**Supplied information**

= Beginning of Section =

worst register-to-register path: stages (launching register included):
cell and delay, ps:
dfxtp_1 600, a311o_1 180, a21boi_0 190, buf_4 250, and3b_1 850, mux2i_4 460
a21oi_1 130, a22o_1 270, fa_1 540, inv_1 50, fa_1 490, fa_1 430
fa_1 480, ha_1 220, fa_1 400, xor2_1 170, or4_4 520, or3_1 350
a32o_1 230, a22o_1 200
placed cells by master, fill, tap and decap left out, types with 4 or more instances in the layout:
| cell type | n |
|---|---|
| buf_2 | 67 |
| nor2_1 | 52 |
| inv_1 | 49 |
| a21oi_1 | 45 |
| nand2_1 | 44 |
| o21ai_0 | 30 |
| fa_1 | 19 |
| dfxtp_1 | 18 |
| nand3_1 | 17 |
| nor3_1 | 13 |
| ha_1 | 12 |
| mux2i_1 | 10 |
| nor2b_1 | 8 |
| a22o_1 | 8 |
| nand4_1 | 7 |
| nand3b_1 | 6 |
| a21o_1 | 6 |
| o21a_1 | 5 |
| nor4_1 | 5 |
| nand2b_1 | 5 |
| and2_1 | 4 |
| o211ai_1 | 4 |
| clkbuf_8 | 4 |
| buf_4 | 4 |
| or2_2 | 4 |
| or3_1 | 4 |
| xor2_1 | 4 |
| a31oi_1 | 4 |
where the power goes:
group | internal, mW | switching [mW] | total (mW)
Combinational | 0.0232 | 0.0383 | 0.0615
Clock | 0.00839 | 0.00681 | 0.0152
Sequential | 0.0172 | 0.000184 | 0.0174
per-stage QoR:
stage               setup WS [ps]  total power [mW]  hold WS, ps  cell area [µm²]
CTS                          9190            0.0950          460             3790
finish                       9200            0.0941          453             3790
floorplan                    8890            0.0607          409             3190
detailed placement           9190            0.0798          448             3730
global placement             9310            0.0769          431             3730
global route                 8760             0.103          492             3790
$ cat config.mk
export PLATFORM = sky130hd
export DESIGN_NAME = processor
export DESIGN_NICKNAME = d
export VERILOG_FILES = /design/src/design/rvPkg.sv /design/src/design/processor.sv /design/src/design/alu.sv /design/src/design/forwardUnit.sv /design/src/design/hazardUnit.sv /design/src/design/immExtend.sv /design/src/design/regFile.sv /design/src/design/controlUnit.sv
export SDC_FILE = /design/constraint.sdc
export NUM_CORES = 2
export LEC_CHECK = 0
export ABC_CLOCK_PERIOD_IN_PS = 5880
export BUFFER_PORTS_ARGS = -buffer_cell sky130_fd_sc_hd__buf_4
export CAP_MARGIN = 10
export CORE_UTILIZATION = 56
export CTS_CLUSTER_DIAMETER = 150
export DETAILED_ROUTE_END_ITERATION = 16
export PLACE_DENSITY_LB_ADDON = 0.2
export RECOVER_POWER = 100
export SLEW_MARGIN = 30
export SYNTH_ARGS = -nofsm -noshare
export SYNTH_HDL_FRONTEND = slang
export SYNTH_HIERARCHICAL = 1
export SYNTH_SLANG_ARGS = --single-unit
$ cat constraint.sdc
create_clock -name clk -period 5.88 [get_ports clk]
set_clock_uncertainty 0.1 [all_clocks]
set_input_delay 1.176 -clock clk [delete_from_list [all_inputs] [get_ports clk]]
set_output_delay 1.176 -clock clk [all_outputs]
set_load 0.02 [all_outputs]
$ cat src/design/rvPkg.sv
package rvPkg;

    localparam int xlen = 32;
    localparam int regCount = 32;
    localparam int regIdxWidth = $clog2(regCount);

    // Function field codes of the supported subset
    localparam logic [2:0] f3AddSub = 3'b000;
    localparam logic [2:0] f3Sll = 3'b001;
    localparam logic [2:0] f3Slt = 3'b010;
    localparam logic [2:0] f3Xor = 3'b100;
    localparam logic [2:0] f3Shr = 3'b101;
    localparam logic [2:0] f3Or = 3'b110;
    localparam logic [2:0] f3And = 3'b111;
    localparam logic [2:0] f3Beq = 3'b000;
    localparam logic [2:0] f3Bne = 3'b001;
    localparam logic [2:0] f3Blt = 3'b100;
    localparam logic [2:0] f3Bge = 3'b101;
    // Bit of func7 that selects SUB and SRA
    localparam int func7AltBit = 5;

    typedef logic [xlen-1:0] word_t;
    typedef logic [xlen-1:0] instr_t;
    typedef logic [regIdxWidth-1:0] regName_t;

    typedef enum logic [6:0] {
        OP     = 7'b0110011,
        OPIMM  = 7'b0010011,
        LUI    = 7'b0110111,
        LOAD   = 7'b0000011,
        STORE  = 7'b0100011,
        BRANCH = 7'b1100011,
        JAL    = 7'b1101111,
        JALR   = 7'b1100111,
        SYSTEM = 7'b1110011
    } opCode_t;

    typedef enum logic [3:0] {
        ADD, SUB, AND, OR, XOR, SLT, SLL, SRL, SRA, PASSB
    } aluOp_t;

    // Second ALU operand, PC4 is the link address of JAL and JALR
    typedef enum logic [1:0] {SRC_REG, SRC_IMM, SRC_PC4} aluSrc2_t;

    typedef enum logic [1:0] {FWD_REG, FWD_MEM, FWD_WB} forwardSel_t;

    typedef enum logic [1:0] {EQ, NE, LT, GE} branchType_t;

endpackage : rvPkg
$ cat src/design/processor.sv
`timescale 1ns/10ps

module processor import rvPkg::*; (
    input  logic   clk,
    input  logic   arstN,
    input  logic   startProcess,
    output logic   endProcess,
    input  instr_t instructionIF,
    output word_t  pcIF,
    input  word_t  dMOutMem,
    output logic   memReadMem,
    output logic   memWriteMem,
    output word_t  aluOutMem,
    output word_t  rs2DataMem
);

    // Fetch and decode
    instr_t instrId;
    word_t pcId, rs1DataId, rs2DataId, immI, immS, immB, immU, immJ;
    word_t cmpA, cmpB, jumpTarget, immId;
    logic regWriteId, memReadId, memWriteId, memToRegId, isLuiId;
    logic branchId, jumpId, jumpRegId, haltId, branchTaken;
    aluSrc2_t aluSrc2Id;
    aluOp_t aluOpId;
    branchType_t branchTypeId;
    logic pcWrite, ifIdWrite, idBubble, takeBranch, haltFetch, haltStop;
    // Execute
    logic regWriteEx, memReadEx, memWriteEx, memToRegEx, haltEx;
    aluSrc2_t aluSrc2Ex;
    aluOp_t aluOpEx;
    word_t rs1DataEx, rs2DataEx, immEx, retAddrEx, fwdOut1, fwdOut2, aluIn2, aluOutEx;
    regName_t rdEx, rs1Ex, rs2Ex;
    forwardSel_t forward1, forward2;
    logic branchFwd1, branchFwd2;
    // Memory and write-back
    logic regWriteMem, memToRegMem, haltMem, regWriteWb, memToRegWb;
    regName_t rdMem, rdWb;
    word_t aluOutWb, dMOutWb, dataInWb;

    ////////////////////////////////////////////////////////////
    // Fetch
    ////////////////////////////////////////////////////////////
    assign haltStop = haltFetch || haltId;

    always_ff @(posedge clk or negedge arstN) begin
        if (!arstN) begin
            pcIF <= '0;
            haltFetch <= 1'b0;
            instrId <= '0;
            pcId <= '0;
        end else begin
            haltFetch <= haltStop;
            if (startProcess && !haltStop) begin
                if (takeBranch) begin
                    pcIF <= jumpTarget;
                end else if (pcWrite) begin
                    pcIF <= pcIF + word_t'(4);
                end
            end
            // All-zero instruction decodes as a bubble
            if (ifIdWrite) begin
                instrId <= (startProcess && !takeBranch && !haltStop) ? instructionIF : '0;
                pcId <= pcIF;
            end
        end
    end

    ////////////////////////////////////////////////////////////
    // Decode with branch resolution
    ////////////////////////////////////////////////////////////
    controlUnit i_controlUnit (
        .opCode(opCode_t'(instrId[6:0])), .func3(instrId[14:12]), .func7(instrId[31:25]),
        .regWrite(regWriteId), .memRead(memReadId), .memWrite(memWriteId),
        .memToReg(memToRegId), .aluSrc2(aluSrc2Id), .aluOp(aluOpId), .isLui(isLuiId),
        .branch(branchId), .jump(jumpId), .jumpReg(jumpRegId),
        .branchType(branchTypeId), .halt(haltId)
    );

    regFile i_regFile (
        .clk, .arstN, .wen(regWriteWb), .rd(rdWb), .dataIn(dataInWb),
        .rs1(instrId[19:15]), .rs2(instrId[24:20]), .rs1Data(rs1DataId), .rs2Data(rs2DataId)
    );

    immExtend i_immExtend (
        .instruction(instrId), .immI, .immS, .immB, .immU, .immJ
    );

    hazardUnit i_hazardUnit (
        .rs1Id(instrId[19:15]), .rs2Id(instrId[24:20]), .rdEx, .regWriteEx, .memReadEx,
        .rdMem, .memReadMem, .branch(branchId), .jumpReg(jumpRegId),
        .pcWrite, .ifIdWrite, .idBubble
    );

    assign cmpA = branchFwd1 ? aluOutMem : rs1DataId;
    assign cmpB = branchFwd2 ? aluOutMem : rs2DataId;
    assign jumpTarget = ((jumpRegId ? cmpA : pcId)
                        + (jumpRegId ? immI : (jumpId ? immJ : immB))) & ~word_t'(1);
    // Never redirect on operands that are still stalled
    assign takeBranch = pcWrite && (jumpId || jumpRegId || (branchId && branchTaken));
    assign immId = isLuiId ? immU : (memWriteId ? immS : immI);

    always_ff @(posedge clk or negedge arstN) begin
        if (!arstN) begin
            {regWriteEx, memReadEx, memWriteEx, memToRegEx, haltEx} <= '0;
            aluSrc2Ex <= SRC_REG;
            aluOpEx <= ADD;
            {rs1DataEx, rs2DataEx, immEx, retAddrEx} <= '0;
            {rdEx, rs1Ex, rs2Ex} <= '0;
        end else begin
            {regWriteEx, memReadEx, memWriteEx, memToRegEx, haltEx} <= idBubble ? 5'b0
                : {regWriteId, memReadId, memWriteId, memToRegId, haltId};
            aluSrc2Ex <= aluSrc2Id;
            aluOpEx <= aluOpId;
            rs1DataEx <= rs1DataId;
            rs2DataEx <= rs2DataId;
            immEx <= immId;
            retAddrEx <= pcId + word_t'(4);
            rdEx <= instrId[11:7];
            rs1Ex <= instrId[19:15];
            rs2Ex <= instrId[24:20];
        end
    end

    ////////////////////////////////////////////////////////////
    // Execute
    ////////////////////////////////////////////////////////////
    forwardUnit i_forwardUnit (
        .rs1Ex, .rs2Ex, .rs1Id(instrId[19:15]), .rs2Id(instrId[24:20]),
        .rdMem, .regWriteMem, .memReadMem, .rdWb, .regWriteWb,
        .forward1, .forward2, .branchFwd1, .branchFwd2
    );

    function automatic word_t fwdMux(forwardSel_t sel, word_t regVal);
        case (sel)
            FWD_MEM: return aluOutMem;
            FWD_WB:  return dataInWb;
            default: return regVal;
        endcase
    endfunction

    always_comb begin
        fwdOut1 = fwdMux(forward1, rs1DataEx);
        fwdOut2 = fwdMux(forward2, rs2DataEx);
    end

    always_comb begin
        case (aluSrc2Ex)
            SRC_IMM: aluIn2 = immEx;
            SRC_PC4: aluIn2 = retAddrEx;
            default: aluIn2 = fwdOut2;
        endcase
    end

    alu i_alu (
        .busA(fwdOut1), .busB(aluIn2), .aluOp(aluOpEx), .cmpA, .cmpB,
        .branchType(branchTypeId), .result(aluOutEx), .branchTaken
    );

    ////////////////////////////////////////////////////////////
    // Memory, write-back and halt
    ////////////////////////////////////////////////////////////
    always_ff @(posedge clk or negedge arstN) begin
        if (!arstN) begin
            {regWriteMem, memReadMem, memWriteMem, memToRegMem, haltMem} <= '0;
            {aluOutMem, rs2DataMem, rdMem} <= '0;
            {regWriteWb, memToRegWb, aluOutWb, dMOutWb, rdWb} <= '0;
            endProcess <= 1'b0;
        end else begin
            {regWriteMem, memReadMem, memWriteMem, memToRegMem, haltMem}
                <= {regWriteEx, memReadEx, memWriteEx, memToRegEx, haltEx};
            aluOutMem <= aluOutEx;
            rs2DataMem <= fwdOut2;
            rdMem <= rdEx;
            regWriteWb <= regWriteMem;
            memToRegWb <= memToRegMem;
            aluOutWb <= aluOutMem;
            dMOutWb <= dMOutMem;
            rdWb <= rdMem;
            // Rises as ECALL enters write-back, held until reset
            endProcess <= endProcess || haltMem;
        end
    end

    assign dataInWb = memToRegWb ? dMOutWb : aluOutWb;

endmodule : processor
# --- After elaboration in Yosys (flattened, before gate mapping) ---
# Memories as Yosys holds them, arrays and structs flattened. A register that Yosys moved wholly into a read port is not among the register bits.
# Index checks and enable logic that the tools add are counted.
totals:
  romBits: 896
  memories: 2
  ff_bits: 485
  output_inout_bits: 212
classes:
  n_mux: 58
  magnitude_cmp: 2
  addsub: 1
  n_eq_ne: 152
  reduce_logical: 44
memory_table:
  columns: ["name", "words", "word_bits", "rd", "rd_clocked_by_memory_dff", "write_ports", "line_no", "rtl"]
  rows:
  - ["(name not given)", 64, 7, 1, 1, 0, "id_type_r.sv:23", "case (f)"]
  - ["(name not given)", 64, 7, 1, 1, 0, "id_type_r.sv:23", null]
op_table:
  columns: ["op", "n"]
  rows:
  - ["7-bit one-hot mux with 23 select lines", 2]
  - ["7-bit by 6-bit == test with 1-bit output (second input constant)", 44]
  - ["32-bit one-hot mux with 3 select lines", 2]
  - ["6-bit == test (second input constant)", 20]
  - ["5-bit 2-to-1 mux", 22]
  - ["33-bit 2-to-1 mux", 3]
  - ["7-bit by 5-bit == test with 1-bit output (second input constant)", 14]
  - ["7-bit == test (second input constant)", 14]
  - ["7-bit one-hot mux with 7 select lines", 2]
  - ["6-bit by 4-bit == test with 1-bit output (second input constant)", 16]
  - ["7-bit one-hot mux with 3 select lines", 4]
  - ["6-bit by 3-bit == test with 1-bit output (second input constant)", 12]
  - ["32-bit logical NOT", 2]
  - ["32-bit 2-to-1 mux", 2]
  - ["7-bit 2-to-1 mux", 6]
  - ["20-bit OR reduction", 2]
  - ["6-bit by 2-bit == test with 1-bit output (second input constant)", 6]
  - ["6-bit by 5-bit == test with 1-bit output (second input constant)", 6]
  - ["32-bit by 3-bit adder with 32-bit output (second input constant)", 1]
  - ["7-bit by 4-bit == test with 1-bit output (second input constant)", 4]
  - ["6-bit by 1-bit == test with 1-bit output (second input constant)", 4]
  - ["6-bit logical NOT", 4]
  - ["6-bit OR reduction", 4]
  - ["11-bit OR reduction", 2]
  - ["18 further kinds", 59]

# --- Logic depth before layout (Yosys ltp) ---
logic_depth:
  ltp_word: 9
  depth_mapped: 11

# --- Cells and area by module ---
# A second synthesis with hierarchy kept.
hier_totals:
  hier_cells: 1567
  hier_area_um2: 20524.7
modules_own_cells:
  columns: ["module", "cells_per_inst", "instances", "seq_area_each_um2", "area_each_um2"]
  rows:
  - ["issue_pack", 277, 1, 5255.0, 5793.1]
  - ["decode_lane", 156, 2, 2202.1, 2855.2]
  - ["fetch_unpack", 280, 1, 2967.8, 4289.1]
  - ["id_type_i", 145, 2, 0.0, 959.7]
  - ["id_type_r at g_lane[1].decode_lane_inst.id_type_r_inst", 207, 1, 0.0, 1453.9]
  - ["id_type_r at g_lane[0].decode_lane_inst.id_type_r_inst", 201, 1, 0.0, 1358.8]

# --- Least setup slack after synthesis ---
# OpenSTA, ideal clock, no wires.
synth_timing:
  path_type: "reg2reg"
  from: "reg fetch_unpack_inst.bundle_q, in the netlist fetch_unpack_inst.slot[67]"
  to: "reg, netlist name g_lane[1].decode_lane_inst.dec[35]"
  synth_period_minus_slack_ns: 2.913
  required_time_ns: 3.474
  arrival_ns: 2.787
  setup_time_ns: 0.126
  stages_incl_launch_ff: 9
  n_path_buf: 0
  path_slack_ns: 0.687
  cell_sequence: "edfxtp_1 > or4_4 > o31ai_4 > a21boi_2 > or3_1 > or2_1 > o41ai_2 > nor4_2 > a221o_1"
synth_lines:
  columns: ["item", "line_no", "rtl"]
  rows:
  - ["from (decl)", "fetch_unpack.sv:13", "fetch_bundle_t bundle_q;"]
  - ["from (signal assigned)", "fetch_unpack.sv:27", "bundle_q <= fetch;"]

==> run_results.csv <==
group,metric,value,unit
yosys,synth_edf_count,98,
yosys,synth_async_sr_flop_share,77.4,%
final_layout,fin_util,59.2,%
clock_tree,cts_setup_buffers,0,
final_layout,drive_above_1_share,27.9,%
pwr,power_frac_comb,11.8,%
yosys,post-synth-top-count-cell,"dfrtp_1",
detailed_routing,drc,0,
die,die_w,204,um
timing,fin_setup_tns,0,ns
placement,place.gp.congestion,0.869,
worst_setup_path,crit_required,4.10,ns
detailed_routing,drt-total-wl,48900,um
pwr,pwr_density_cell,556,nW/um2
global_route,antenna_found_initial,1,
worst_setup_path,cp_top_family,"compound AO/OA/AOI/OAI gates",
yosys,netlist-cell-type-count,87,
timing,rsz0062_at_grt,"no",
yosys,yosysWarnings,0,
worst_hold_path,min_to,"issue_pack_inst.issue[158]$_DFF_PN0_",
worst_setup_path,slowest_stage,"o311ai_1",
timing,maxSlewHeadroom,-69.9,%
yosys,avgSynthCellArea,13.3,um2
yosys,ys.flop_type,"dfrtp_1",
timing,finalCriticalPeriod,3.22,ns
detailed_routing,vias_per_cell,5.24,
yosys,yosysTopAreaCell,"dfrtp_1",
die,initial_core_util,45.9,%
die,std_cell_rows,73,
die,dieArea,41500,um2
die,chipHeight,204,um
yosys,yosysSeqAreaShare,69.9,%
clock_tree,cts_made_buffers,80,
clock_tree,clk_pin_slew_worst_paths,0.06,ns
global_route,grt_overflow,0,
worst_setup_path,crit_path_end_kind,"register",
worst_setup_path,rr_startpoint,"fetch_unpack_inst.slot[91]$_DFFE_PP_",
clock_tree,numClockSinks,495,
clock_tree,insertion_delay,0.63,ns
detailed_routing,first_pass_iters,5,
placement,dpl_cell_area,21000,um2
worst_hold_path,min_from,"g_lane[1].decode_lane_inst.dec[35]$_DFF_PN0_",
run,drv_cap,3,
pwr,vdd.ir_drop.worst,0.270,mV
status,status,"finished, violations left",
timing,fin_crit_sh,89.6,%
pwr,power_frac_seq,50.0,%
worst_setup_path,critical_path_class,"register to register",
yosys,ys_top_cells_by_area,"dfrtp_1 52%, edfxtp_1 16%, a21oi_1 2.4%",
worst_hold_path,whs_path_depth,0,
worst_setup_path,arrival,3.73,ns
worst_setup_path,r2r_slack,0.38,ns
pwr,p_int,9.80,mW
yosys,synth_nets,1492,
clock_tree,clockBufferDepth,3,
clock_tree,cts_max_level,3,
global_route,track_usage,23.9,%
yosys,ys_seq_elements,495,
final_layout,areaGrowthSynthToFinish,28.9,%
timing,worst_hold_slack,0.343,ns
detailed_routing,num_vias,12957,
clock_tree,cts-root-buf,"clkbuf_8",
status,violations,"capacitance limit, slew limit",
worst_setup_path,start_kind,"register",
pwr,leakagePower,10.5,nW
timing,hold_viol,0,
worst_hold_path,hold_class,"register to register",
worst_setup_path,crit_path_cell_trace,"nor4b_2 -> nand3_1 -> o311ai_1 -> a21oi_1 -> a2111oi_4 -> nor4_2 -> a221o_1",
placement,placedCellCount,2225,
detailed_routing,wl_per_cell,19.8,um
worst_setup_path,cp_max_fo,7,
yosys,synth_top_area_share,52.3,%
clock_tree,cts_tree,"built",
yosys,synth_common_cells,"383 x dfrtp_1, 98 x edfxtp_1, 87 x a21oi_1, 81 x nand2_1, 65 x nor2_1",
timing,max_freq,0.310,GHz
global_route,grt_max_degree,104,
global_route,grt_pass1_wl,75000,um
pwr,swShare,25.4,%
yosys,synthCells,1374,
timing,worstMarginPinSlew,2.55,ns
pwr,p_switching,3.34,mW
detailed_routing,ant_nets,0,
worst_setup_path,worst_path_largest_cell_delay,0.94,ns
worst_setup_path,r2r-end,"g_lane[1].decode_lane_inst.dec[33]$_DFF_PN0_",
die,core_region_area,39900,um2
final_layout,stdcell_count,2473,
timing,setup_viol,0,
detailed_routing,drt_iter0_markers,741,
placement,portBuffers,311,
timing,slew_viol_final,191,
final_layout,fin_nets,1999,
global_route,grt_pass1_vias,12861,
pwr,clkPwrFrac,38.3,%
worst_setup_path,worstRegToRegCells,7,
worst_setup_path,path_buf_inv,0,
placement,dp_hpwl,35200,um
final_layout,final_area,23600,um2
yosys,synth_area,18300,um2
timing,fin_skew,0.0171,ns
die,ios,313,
===== config.mk =====
export PLATFORM = sky130hd
export DESIGN_NAME = write_guard_top
export DESIGN_NICKNAME = d
export VERILOG_FILES = /design/src/wg_pkg.sv /design/src/write_guard_top.sv /design/src/wg_regs.sv /design/src/wg_write_tracker.sv /design/src/wg_resp_sampler.sv
export VERILOG_INCLUDE_DIRS = /design/src
export SDC_FILE = /design/constraint.sdc
export NUM_CORES = 1
export LEC_CHECK = 0
export BUFFER_PORTS_ARGS = -buffer_cell sky130_fd_sc_hd__clkbuf_2
export CAP_MARGIN = 15
export CORE_MARGIN = 4
export CORE_UTILIZATION = 57
export CTS_CLUSTER_SIZE = 10
export DETAILED_ROUTE_END_ITERATION = 7
export HOLD_SLACK_MARGIN = 0.02
export PLACE_DENSITY = 0.85
export SYNTH_ARGS = -nofsm -noshare
export SYNTH_HDL_FRONTEND = slang
export SYNTH_SLANG_ARGS = --single-unit

===== constraint.sdc =====
create_clock -name clk_i -period 10.7 [get_ports clk_i]
set_clock_uncertainty 0.05 [all_clocks]
set_input_delay 2.675 -clock clk_i [delete_from_list [all_inputs] [get_ports clk_i]]
set_output_delay 2.675 -clock clk_i [all_outputs]
set_load 0.005 [all_outputs]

= End of Section =

**Required work**
Each line above that carries the string "violations" has to be returned.

**Answer for this exercise**
status,status,"finished, violations left",
status,violations,"capacitance limit, slew limit",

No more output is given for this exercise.